**What is required:** Would you please transcribe, exactly as written, the lines of the entries below starting at the one that holds "0.02 | 19 |" and ending at the one that holds "-0.009 | 21 |", both included?

**Task data:**
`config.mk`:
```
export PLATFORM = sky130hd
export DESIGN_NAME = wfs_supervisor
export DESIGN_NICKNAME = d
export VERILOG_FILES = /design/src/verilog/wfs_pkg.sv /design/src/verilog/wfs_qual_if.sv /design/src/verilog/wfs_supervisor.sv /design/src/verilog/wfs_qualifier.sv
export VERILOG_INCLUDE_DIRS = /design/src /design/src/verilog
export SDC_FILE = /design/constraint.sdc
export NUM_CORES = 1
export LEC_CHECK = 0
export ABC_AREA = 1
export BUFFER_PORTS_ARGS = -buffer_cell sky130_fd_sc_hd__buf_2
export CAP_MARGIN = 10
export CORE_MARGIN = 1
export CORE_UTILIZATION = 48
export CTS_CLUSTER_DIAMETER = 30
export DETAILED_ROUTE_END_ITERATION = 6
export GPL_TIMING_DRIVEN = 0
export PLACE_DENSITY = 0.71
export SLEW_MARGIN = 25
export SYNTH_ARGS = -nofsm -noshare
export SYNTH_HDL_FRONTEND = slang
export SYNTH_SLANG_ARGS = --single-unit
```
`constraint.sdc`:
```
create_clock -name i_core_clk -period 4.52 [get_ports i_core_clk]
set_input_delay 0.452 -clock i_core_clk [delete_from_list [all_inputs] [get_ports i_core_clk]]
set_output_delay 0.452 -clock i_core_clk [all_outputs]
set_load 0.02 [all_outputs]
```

==

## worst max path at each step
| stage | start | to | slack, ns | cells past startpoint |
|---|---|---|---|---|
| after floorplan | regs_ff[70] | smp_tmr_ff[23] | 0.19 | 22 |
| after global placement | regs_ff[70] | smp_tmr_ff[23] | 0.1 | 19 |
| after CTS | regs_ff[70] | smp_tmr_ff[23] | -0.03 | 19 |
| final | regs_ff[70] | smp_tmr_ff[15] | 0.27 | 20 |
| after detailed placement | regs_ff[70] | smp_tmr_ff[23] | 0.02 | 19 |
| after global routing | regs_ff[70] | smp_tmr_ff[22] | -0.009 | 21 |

==

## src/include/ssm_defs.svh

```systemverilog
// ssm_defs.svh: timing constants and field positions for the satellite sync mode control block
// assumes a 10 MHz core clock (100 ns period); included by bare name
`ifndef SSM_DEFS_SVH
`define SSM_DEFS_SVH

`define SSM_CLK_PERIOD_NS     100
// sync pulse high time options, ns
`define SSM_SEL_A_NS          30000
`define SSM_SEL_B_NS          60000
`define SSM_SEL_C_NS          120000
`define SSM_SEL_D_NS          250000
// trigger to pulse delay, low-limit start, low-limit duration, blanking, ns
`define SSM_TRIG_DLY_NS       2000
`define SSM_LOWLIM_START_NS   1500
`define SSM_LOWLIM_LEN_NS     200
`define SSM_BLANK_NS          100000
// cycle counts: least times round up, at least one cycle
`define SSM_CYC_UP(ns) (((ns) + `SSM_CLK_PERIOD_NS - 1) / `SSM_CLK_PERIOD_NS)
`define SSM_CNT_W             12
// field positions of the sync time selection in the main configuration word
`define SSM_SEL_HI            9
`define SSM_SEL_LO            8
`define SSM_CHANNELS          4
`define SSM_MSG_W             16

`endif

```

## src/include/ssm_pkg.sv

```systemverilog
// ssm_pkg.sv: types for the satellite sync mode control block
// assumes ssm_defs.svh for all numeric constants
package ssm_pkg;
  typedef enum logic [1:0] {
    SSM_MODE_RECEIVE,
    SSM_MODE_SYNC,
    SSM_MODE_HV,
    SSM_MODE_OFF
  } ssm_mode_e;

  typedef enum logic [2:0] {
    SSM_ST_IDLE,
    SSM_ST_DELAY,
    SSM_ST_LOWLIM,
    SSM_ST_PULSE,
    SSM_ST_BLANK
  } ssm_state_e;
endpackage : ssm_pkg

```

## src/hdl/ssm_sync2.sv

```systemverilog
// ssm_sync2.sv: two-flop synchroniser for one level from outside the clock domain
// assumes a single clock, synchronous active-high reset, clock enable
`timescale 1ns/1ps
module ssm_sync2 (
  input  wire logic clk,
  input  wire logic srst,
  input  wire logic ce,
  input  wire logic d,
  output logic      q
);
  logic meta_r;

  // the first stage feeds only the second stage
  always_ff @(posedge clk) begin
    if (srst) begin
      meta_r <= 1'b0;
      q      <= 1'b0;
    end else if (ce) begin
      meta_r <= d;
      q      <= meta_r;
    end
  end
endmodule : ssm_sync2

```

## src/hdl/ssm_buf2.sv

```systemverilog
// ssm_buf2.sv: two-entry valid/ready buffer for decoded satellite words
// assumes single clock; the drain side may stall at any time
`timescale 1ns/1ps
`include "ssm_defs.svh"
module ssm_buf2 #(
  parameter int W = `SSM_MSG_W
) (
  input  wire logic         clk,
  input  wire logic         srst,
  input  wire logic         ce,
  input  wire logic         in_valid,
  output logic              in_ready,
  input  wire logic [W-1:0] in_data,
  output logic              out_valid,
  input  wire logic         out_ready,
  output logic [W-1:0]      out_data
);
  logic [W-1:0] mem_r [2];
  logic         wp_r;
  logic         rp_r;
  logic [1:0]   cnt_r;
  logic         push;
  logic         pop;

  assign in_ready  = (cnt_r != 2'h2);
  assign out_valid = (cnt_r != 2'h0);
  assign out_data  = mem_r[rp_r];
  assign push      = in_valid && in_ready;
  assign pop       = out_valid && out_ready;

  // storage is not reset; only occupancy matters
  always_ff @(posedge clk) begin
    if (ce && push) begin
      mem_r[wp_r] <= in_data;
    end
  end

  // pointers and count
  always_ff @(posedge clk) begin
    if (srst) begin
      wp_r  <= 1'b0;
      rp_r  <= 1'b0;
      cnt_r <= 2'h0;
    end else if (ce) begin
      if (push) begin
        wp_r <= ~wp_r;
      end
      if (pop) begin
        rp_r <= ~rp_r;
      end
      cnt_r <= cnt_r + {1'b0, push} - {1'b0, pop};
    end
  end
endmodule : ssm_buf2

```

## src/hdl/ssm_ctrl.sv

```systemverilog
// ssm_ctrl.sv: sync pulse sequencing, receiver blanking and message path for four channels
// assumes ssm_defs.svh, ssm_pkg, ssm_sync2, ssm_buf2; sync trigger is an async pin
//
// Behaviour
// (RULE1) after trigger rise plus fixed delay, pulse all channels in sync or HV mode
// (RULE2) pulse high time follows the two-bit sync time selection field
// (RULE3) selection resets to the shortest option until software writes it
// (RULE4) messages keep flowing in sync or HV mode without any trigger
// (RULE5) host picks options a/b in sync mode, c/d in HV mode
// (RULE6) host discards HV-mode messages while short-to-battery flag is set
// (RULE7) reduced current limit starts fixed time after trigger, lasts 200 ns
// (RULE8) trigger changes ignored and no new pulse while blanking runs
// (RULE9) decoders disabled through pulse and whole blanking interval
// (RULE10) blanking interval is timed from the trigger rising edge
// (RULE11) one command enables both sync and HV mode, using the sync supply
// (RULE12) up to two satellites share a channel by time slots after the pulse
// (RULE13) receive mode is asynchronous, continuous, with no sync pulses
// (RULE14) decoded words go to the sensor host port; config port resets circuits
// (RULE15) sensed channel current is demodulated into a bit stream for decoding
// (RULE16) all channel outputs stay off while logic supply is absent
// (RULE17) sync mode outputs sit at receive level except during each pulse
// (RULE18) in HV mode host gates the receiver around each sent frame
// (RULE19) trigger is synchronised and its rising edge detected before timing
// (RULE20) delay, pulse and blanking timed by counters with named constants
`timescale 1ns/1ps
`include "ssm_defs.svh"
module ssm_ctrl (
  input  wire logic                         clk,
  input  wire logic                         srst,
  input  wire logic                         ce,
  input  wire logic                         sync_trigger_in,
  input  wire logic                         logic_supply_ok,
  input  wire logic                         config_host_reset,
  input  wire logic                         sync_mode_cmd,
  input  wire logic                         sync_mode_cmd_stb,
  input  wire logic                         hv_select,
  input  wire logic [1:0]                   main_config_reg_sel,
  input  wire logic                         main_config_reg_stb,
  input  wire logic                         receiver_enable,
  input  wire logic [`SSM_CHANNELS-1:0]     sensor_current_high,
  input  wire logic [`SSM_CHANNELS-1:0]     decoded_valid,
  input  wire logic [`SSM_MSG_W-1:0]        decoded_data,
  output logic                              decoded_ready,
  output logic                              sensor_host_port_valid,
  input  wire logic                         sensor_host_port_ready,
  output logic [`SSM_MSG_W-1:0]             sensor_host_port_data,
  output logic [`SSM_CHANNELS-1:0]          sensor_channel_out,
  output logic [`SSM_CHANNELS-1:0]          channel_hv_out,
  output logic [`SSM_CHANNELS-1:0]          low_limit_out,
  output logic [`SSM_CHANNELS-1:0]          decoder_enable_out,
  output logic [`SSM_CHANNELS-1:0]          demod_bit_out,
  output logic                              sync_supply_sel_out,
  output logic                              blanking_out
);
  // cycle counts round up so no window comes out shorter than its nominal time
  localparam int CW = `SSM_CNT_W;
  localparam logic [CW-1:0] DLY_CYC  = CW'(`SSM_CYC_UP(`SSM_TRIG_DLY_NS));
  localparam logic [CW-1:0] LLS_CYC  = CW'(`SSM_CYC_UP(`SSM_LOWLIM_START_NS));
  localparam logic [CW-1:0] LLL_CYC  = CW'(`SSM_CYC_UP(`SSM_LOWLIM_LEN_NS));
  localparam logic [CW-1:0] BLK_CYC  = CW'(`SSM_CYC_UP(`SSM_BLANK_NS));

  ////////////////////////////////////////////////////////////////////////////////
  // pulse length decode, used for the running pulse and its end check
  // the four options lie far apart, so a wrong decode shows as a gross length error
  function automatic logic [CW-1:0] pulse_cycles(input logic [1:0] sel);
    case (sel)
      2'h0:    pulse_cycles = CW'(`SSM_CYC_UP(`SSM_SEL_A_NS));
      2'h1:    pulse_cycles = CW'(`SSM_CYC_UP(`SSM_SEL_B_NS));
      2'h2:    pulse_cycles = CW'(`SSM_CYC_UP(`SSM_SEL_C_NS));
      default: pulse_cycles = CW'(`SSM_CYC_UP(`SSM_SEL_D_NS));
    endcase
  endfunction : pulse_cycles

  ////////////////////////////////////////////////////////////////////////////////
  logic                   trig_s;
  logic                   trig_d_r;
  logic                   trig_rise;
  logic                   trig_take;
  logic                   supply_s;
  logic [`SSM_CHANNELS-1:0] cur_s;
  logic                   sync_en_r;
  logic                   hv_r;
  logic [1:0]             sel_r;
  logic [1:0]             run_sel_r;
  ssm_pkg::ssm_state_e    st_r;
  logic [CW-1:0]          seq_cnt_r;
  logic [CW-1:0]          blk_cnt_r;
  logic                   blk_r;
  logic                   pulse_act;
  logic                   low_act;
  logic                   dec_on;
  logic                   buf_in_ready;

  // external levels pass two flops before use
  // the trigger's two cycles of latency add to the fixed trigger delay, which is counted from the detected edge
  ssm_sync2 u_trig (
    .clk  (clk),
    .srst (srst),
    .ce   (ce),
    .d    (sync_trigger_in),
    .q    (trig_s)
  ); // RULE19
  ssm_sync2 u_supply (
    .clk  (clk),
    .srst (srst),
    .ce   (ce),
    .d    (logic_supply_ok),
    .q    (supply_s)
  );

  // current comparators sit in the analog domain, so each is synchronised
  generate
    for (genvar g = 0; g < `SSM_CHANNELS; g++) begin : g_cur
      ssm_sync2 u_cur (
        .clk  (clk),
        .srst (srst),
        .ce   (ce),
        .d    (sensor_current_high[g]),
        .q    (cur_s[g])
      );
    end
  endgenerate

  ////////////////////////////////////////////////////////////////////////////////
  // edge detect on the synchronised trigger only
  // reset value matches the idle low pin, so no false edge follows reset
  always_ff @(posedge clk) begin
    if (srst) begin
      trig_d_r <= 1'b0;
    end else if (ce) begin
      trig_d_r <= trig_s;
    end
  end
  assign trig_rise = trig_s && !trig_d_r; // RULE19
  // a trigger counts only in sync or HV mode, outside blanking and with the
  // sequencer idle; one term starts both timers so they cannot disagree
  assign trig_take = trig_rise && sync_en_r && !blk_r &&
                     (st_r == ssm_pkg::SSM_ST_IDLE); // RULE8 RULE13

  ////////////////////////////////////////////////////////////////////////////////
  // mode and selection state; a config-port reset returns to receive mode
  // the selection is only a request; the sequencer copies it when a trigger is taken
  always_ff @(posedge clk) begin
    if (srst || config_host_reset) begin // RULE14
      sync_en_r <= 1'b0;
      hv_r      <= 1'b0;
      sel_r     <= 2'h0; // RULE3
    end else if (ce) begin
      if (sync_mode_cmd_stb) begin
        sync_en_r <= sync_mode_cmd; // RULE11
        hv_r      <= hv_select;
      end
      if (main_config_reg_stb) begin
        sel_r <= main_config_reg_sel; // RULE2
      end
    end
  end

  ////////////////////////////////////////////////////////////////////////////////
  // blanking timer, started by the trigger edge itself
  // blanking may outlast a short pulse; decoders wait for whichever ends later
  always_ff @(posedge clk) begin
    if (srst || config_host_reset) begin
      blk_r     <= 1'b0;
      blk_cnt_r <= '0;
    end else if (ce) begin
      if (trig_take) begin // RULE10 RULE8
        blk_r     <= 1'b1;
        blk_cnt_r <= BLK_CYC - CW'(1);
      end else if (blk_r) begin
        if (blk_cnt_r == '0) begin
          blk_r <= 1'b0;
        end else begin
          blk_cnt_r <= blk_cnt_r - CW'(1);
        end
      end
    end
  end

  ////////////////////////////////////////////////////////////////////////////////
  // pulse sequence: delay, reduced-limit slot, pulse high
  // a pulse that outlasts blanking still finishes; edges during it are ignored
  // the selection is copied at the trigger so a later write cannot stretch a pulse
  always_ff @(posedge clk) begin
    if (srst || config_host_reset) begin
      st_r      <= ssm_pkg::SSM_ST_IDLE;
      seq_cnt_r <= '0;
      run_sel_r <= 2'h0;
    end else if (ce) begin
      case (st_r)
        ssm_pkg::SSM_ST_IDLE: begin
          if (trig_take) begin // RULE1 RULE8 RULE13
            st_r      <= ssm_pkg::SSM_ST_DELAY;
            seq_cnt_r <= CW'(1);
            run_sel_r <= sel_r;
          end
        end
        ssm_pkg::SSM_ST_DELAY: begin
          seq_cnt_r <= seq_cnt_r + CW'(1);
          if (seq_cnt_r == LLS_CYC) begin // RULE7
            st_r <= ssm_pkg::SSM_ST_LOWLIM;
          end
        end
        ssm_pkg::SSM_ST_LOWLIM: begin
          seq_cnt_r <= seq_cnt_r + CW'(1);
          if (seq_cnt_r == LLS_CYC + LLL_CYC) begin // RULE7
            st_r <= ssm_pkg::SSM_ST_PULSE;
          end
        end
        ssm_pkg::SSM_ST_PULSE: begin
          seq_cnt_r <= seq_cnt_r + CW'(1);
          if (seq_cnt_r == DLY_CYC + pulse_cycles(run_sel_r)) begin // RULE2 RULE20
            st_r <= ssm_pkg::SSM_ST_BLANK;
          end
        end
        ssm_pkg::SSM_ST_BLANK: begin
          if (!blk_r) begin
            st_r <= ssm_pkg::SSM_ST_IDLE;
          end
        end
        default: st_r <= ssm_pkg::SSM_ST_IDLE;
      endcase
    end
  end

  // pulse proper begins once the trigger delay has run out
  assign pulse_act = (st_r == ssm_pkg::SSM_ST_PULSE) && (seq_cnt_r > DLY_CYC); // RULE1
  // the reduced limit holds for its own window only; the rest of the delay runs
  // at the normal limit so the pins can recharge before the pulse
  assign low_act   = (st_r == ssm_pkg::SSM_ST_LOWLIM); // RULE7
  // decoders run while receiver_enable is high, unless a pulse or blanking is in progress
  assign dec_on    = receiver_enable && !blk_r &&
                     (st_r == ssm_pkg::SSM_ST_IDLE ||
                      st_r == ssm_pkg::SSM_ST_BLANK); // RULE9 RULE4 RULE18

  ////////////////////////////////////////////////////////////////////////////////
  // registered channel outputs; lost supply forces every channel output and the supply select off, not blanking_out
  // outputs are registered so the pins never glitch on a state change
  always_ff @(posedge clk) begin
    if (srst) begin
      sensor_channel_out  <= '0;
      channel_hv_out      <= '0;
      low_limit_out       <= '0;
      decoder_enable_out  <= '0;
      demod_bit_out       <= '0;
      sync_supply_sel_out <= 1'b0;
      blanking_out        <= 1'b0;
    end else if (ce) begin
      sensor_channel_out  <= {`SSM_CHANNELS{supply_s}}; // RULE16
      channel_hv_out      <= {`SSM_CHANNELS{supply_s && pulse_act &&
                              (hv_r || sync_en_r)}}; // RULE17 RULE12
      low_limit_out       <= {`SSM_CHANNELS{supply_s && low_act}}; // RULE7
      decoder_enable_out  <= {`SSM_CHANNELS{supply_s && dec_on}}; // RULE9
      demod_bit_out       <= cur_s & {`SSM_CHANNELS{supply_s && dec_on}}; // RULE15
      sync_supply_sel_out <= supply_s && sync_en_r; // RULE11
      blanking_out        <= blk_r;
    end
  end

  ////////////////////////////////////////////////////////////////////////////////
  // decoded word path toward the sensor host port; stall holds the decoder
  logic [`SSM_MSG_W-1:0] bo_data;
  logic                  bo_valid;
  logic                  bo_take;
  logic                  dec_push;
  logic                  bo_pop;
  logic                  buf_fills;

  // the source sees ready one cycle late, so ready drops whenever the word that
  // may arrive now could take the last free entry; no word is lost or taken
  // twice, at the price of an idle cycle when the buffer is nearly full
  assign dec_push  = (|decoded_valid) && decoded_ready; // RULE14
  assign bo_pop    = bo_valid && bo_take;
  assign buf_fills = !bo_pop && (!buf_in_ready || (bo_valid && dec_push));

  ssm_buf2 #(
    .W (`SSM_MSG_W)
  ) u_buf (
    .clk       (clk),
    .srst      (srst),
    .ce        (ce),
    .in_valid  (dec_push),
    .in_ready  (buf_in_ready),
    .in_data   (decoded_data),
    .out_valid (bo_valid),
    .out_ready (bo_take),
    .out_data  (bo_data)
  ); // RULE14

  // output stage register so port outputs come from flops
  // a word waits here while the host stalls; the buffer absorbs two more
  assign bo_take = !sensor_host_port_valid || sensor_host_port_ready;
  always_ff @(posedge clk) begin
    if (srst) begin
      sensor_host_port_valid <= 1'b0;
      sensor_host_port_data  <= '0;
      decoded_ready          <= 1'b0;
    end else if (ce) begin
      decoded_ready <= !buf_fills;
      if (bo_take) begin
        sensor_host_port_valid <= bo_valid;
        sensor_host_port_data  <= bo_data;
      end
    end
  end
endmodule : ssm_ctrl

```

**Problem solution:**
| after detailed placement | regs_ff[70] | smp_tmr_ff[23] | 0.02 | 19 |
| after global routing | regs_ff[70] | smp_tmr_ff[22] | -0.009 | 21 |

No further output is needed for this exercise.